2. Estiramiento lumbar y de caderas: Mueve la pierna hacia delante hasta que la rodilla esté en la vertical del tobillo. Coloca la rodilla de la otra pierna hacia atrás, apoyada sobre el suelo. Baja la parte frontal de la cadera hasta sentir una suave tensión. Mantén la posición entre 10-20 segundos. Repite con la otra pierna.

3. Estiramiento de espalda: Acostado sobre el suelo, con las piernas extendidas y los brazos a los costados. Tira suavemente de la rodilla derecha hacia el pecho mientras sostienes la pierna con ambas manos. Mantén esta posición entre 10-20 segundos y relájate. Repite con la otra pierna.

4. Estiramiento de muslos y espalda: Sentado en el suelo con las piernas extendidas. Flexiona la pierna izquierda hacia adentro (ver dibujo). Inclina las caderas suavemente hacia delante, en dirección al pie de la pierna extendida, hasta sentir una ligera tensión.

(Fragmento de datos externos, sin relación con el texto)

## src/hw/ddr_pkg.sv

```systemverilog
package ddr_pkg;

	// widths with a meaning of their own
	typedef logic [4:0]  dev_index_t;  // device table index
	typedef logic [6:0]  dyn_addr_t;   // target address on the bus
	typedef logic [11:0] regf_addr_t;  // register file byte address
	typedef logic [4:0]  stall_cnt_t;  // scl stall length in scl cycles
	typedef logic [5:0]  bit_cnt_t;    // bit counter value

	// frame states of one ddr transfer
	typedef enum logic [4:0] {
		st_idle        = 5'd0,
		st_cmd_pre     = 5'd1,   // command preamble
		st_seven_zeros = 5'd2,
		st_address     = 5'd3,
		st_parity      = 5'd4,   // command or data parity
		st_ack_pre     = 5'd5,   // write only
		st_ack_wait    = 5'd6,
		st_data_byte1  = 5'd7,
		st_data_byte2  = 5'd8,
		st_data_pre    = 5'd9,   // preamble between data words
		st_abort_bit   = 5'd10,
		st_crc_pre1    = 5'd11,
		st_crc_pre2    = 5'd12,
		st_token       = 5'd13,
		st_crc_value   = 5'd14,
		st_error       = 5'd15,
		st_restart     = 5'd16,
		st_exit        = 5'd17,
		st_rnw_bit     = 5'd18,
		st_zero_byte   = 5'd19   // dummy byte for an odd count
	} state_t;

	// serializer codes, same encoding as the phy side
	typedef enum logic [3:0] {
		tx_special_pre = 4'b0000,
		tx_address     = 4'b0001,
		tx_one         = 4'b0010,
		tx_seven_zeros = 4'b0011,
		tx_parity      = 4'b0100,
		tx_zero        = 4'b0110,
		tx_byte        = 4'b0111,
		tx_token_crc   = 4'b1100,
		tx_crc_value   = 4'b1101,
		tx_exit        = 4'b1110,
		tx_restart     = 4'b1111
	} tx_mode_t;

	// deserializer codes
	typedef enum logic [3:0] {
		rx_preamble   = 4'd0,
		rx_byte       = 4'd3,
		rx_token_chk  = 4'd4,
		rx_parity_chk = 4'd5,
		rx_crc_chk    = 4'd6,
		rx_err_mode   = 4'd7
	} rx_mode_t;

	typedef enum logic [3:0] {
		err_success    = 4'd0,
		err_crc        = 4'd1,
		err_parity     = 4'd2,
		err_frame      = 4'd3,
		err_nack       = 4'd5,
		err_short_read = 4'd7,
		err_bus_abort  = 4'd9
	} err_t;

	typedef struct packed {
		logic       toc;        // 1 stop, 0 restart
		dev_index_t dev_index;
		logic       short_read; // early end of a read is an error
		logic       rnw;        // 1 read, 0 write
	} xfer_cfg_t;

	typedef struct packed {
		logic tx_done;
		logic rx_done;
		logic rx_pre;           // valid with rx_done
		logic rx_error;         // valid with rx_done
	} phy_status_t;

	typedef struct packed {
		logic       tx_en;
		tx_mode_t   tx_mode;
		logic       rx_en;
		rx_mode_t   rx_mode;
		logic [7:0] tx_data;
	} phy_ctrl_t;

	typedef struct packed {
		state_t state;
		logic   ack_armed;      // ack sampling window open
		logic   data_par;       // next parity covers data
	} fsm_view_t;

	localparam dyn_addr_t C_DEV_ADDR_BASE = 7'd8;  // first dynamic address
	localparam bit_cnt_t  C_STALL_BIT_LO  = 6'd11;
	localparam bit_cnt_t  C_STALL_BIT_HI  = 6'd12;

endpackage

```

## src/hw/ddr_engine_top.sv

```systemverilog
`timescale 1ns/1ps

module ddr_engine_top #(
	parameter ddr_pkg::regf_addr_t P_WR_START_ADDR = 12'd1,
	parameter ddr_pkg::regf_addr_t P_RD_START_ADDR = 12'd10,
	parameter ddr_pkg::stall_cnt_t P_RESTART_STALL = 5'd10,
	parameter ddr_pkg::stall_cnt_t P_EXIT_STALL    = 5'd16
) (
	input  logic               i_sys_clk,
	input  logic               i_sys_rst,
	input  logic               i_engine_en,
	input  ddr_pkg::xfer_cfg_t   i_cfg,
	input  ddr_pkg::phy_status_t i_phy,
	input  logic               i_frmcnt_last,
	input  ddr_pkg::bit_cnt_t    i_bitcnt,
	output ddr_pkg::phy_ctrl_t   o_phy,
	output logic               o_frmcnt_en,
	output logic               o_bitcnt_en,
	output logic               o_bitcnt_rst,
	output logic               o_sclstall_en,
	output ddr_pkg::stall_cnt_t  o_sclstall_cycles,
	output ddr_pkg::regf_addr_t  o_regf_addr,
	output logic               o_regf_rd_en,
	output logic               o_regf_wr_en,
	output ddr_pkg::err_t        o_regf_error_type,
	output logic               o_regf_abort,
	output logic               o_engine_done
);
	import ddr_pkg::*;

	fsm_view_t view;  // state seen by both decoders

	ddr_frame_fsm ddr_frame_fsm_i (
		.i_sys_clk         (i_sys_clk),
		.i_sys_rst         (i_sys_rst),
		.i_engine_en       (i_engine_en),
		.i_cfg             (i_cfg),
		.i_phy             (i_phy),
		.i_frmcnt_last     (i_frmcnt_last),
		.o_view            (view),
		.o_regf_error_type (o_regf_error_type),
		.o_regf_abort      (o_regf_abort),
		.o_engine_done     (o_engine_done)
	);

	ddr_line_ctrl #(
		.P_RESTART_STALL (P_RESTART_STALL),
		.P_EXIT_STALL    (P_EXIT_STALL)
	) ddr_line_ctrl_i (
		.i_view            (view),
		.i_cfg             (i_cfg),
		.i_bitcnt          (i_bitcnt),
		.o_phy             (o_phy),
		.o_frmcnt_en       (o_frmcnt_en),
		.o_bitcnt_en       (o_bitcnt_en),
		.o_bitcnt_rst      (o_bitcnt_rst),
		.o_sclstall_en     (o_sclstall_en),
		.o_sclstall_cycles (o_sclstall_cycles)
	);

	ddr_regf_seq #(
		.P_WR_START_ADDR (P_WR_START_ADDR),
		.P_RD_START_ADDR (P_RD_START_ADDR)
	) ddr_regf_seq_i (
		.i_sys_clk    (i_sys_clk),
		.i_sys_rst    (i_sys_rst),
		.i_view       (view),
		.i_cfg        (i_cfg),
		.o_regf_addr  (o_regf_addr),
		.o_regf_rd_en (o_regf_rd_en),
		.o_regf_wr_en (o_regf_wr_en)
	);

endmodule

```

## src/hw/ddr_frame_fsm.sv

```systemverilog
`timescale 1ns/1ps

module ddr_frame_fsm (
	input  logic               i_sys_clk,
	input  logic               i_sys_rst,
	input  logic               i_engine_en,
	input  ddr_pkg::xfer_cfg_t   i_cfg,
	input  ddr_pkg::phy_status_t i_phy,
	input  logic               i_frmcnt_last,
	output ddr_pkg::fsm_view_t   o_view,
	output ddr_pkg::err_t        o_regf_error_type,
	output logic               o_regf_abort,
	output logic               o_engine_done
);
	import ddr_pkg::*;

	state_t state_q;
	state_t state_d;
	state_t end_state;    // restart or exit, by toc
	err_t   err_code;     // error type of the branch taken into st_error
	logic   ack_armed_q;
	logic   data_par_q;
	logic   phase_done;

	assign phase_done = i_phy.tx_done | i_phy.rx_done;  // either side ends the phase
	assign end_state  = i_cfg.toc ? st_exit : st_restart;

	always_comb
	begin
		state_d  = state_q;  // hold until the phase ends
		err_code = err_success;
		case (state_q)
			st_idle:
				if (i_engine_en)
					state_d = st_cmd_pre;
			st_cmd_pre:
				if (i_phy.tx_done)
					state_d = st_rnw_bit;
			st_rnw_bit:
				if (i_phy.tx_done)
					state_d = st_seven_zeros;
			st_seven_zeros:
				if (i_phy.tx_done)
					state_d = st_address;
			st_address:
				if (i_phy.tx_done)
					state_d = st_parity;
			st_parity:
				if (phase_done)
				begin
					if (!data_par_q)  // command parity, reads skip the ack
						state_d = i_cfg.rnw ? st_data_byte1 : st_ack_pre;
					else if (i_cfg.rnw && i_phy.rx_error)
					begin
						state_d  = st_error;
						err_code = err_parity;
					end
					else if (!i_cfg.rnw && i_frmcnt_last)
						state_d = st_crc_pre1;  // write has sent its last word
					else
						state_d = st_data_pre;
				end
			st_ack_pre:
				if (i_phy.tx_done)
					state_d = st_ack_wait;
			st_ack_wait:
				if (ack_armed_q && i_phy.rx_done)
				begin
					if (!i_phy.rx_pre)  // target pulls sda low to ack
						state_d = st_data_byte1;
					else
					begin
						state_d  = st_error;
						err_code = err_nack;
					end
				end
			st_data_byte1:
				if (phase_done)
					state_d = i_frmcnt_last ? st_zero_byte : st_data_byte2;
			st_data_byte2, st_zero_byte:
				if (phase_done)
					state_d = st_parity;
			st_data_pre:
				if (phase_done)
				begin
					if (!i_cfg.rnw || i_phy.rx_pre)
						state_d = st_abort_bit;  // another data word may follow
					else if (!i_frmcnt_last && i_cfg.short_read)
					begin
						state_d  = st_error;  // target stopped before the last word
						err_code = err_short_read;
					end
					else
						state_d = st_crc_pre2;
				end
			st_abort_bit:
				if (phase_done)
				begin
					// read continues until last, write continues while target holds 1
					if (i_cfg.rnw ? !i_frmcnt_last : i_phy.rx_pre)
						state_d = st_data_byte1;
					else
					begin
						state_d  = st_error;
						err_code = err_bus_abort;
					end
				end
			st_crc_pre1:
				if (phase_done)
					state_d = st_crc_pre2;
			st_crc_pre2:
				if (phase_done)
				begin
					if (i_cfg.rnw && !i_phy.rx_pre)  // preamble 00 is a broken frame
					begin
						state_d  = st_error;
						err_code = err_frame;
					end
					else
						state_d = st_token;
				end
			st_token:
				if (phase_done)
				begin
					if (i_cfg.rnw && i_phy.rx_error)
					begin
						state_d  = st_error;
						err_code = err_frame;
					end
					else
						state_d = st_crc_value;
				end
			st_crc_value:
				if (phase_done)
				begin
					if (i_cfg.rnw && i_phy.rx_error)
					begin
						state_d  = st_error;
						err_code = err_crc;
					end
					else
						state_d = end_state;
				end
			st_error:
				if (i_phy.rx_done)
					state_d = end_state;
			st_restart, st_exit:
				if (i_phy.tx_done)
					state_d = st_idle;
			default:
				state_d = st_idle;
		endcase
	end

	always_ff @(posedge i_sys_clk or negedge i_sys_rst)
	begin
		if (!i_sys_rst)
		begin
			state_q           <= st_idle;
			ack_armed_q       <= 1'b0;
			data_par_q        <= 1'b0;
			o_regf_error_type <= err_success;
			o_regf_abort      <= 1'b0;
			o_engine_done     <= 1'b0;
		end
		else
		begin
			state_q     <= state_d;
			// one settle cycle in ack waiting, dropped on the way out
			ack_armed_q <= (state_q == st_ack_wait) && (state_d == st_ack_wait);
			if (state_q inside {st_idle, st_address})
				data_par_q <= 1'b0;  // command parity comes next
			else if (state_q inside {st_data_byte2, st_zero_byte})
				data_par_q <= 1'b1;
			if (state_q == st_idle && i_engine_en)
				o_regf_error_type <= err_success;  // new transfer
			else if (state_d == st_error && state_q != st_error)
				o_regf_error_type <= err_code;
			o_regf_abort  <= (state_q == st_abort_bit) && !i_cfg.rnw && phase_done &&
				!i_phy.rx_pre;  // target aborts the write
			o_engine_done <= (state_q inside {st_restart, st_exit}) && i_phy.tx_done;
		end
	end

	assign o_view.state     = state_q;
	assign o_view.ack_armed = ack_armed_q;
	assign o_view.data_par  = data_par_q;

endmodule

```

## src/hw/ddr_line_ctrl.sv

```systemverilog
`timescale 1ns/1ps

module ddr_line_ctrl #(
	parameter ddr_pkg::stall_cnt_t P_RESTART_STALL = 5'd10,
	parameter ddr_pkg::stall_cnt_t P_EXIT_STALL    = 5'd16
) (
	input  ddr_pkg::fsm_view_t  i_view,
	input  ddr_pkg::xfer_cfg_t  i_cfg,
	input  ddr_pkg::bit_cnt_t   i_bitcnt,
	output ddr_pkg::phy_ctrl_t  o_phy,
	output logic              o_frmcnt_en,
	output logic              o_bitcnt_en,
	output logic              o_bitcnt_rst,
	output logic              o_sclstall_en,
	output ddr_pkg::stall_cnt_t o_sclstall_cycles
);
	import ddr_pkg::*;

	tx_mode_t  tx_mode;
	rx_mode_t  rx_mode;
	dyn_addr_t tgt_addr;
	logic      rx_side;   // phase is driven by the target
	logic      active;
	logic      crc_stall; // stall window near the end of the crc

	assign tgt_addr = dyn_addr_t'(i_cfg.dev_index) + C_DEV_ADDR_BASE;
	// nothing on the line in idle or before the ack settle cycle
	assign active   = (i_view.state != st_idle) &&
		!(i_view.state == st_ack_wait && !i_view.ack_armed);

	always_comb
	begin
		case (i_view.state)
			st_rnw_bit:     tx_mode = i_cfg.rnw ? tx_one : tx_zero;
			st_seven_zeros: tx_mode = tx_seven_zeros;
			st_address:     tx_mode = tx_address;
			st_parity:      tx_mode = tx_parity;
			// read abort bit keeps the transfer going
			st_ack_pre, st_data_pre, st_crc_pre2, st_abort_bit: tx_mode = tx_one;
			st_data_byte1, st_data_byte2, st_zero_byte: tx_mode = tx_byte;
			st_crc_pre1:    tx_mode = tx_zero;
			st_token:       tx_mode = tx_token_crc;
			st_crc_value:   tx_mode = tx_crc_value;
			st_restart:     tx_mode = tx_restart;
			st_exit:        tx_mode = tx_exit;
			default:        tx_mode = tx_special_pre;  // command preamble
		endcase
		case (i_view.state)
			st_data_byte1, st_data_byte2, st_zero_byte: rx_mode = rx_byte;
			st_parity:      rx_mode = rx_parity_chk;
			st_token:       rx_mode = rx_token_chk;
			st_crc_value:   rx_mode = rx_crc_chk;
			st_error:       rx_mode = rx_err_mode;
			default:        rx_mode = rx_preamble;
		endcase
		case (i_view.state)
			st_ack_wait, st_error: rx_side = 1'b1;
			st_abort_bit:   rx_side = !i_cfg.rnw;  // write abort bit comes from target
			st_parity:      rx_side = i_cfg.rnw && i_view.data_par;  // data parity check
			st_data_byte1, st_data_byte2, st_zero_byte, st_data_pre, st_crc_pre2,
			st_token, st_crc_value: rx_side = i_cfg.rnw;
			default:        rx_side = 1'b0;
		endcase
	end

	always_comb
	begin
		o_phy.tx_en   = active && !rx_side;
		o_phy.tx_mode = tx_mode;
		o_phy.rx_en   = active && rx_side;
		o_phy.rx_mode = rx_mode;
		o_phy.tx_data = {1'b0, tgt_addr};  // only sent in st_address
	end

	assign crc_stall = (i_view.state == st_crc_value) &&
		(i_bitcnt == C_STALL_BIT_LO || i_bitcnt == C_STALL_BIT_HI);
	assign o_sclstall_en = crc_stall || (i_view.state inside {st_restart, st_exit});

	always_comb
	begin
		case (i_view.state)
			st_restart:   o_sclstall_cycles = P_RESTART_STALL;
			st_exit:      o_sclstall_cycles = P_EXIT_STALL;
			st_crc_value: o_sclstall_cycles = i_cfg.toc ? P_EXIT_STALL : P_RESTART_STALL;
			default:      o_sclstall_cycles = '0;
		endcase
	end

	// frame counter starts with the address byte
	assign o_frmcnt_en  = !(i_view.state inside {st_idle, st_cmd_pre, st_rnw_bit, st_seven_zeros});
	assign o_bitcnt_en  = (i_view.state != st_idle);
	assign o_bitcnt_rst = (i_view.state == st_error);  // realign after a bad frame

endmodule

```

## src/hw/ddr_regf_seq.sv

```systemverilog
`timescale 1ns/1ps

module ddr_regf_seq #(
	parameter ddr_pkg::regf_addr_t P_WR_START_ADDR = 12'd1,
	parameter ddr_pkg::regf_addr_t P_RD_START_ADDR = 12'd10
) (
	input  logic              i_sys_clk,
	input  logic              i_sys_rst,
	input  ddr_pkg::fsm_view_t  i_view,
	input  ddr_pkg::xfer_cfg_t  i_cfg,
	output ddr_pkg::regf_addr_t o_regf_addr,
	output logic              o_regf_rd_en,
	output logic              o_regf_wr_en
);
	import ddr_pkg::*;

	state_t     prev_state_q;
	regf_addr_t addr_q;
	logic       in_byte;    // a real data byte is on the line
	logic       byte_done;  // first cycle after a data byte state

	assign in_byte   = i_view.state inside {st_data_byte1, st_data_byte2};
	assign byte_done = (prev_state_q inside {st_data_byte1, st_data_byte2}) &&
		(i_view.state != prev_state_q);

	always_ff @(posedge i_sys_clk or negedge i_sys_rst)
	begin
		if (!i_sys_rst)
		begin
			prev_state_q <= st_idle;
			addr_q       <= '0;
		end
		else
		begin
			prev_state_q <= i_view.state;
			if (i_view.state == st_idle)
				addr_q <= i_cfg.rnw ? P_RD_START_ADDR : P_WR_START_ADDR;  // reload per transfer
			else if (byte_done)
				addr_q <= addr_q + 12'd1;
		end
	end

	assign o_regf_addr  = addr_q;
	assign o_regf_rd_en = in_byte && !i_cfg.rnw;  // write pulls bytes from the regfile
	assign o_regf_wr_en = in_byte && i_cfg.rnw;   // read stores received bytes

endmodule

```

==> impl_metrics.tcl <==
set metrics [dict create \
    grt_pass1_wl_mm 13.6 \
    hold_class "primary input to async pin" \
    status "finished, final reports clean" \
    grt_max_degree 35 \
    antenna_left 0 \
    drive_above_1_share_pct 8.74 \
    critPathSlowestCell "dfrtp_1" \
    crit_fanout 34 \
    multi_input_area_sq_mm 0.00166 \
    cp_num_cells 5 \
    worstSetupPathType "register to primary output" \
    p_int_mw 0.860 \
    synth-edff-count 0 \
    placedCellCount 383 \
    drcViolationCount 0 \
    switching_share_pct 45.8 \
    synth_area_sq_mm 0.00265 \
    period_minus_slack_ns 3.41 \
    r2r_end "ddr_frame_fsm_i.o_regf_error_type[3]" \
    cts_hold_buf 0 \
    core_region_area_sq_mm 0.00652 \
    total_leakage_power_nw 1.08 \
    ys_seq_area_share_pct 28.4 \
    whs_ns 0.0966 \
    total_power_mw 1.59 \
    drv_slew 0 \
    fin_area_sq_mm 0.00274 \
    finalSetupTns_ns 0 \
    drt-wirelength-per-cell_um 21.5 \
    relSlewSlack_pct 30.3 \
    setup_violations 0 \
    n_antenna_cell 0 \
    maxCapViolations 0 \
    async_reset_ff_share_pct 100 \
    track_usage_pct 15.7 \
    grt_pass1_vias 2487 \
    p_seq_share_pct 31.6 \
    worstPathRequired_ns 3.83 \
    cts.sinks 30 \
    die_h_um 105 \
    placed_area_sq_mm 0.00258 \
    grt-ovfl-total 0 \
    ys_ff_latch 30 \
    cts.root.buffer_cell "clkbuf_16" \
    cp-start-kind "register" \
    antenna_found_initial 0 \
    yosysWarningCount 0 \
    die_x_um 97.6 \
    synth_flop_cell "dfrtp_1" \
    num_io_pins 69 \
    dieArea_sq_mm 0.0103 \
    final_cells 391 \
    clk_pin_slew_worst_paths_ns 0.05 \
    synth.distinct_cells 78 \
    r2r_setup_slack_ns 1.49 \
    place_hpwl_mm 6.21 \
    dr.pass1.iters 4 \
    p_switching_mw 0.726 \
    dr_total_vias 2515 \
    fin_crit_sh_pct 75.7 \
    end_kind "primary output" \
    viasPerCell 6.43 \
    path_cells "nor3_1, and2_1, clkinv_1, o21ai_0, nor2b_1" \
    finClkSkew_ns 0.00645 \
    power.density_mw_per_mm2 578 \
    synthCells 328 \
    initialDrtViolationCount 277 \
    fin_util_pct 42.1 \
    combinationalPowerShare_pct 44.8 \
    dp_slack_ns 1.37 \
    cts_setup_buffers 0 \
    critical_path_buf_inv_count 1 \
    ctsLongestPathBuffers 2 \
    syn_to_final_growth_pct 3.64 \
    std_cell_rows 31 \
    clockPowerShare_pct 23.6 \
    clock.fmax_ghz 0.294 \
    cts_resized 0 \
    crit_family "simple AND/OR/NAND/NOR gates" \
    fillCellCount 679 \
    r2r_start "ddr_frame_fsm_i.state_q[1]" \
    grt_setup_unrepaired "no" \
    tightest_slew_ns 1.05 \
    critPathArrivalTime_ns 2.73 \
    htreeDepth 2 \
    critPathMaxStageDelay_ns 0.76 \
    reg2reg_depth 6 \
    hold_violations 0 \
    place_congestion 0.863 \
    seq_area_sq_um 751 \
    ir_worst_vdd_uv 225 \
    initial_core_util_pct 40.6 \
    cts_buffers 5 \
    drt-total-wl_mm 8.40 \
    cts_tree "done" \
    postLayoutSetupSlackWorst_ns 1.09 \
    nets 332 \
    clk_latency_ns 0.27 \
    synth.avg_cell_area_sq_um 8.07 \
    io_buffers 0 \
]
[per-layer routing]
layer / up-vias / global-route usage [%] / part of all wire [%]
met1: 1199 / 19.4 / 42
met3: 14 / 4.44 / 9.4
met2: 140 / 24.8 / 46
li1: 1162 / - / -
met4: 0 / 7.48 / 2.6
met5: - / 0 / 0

Mantén la posición entre 10-20 segundos. Repite con la otra pierna. No te esfuerces demasiado, con el tiempo mejorarás el estiramiento.

5. Estiramiento de hombros, brazos, espalda y cuello: Apoya las manos sobre una pared separadas a la distancia de los hombros. Flexiona las rodillas y mantén las caderas justo en la vertical con los pies. Baja la cabeza entre los brazos (ver dibujo). Mantén la tensión entre 10-15 segundos.

6. Estiramiento de brazos, hombros y espalda: Entrelaza las manos sobre tu cabeza con las palmas mirando hacia arriba. Extiende los brazos un poco hacia atrás y hacia arriba. Respira lentamente. Mantén el estiramiento entre 10-20 segundos.

7. Estiramiento de brazos, hombros y cintura: De pie con los brazos sobre la cabeza. Flexiona levemente las rodillas. Sujeta el codo con la mano del brazo opuesto. Empuja el codo por detrás de la cabeza, mientras te inclinas con suavidad hacia un costado hasta sentir un estiramiento moderado. Mantén esta posición entre 10-15 segundos. Repite con el otro brazo.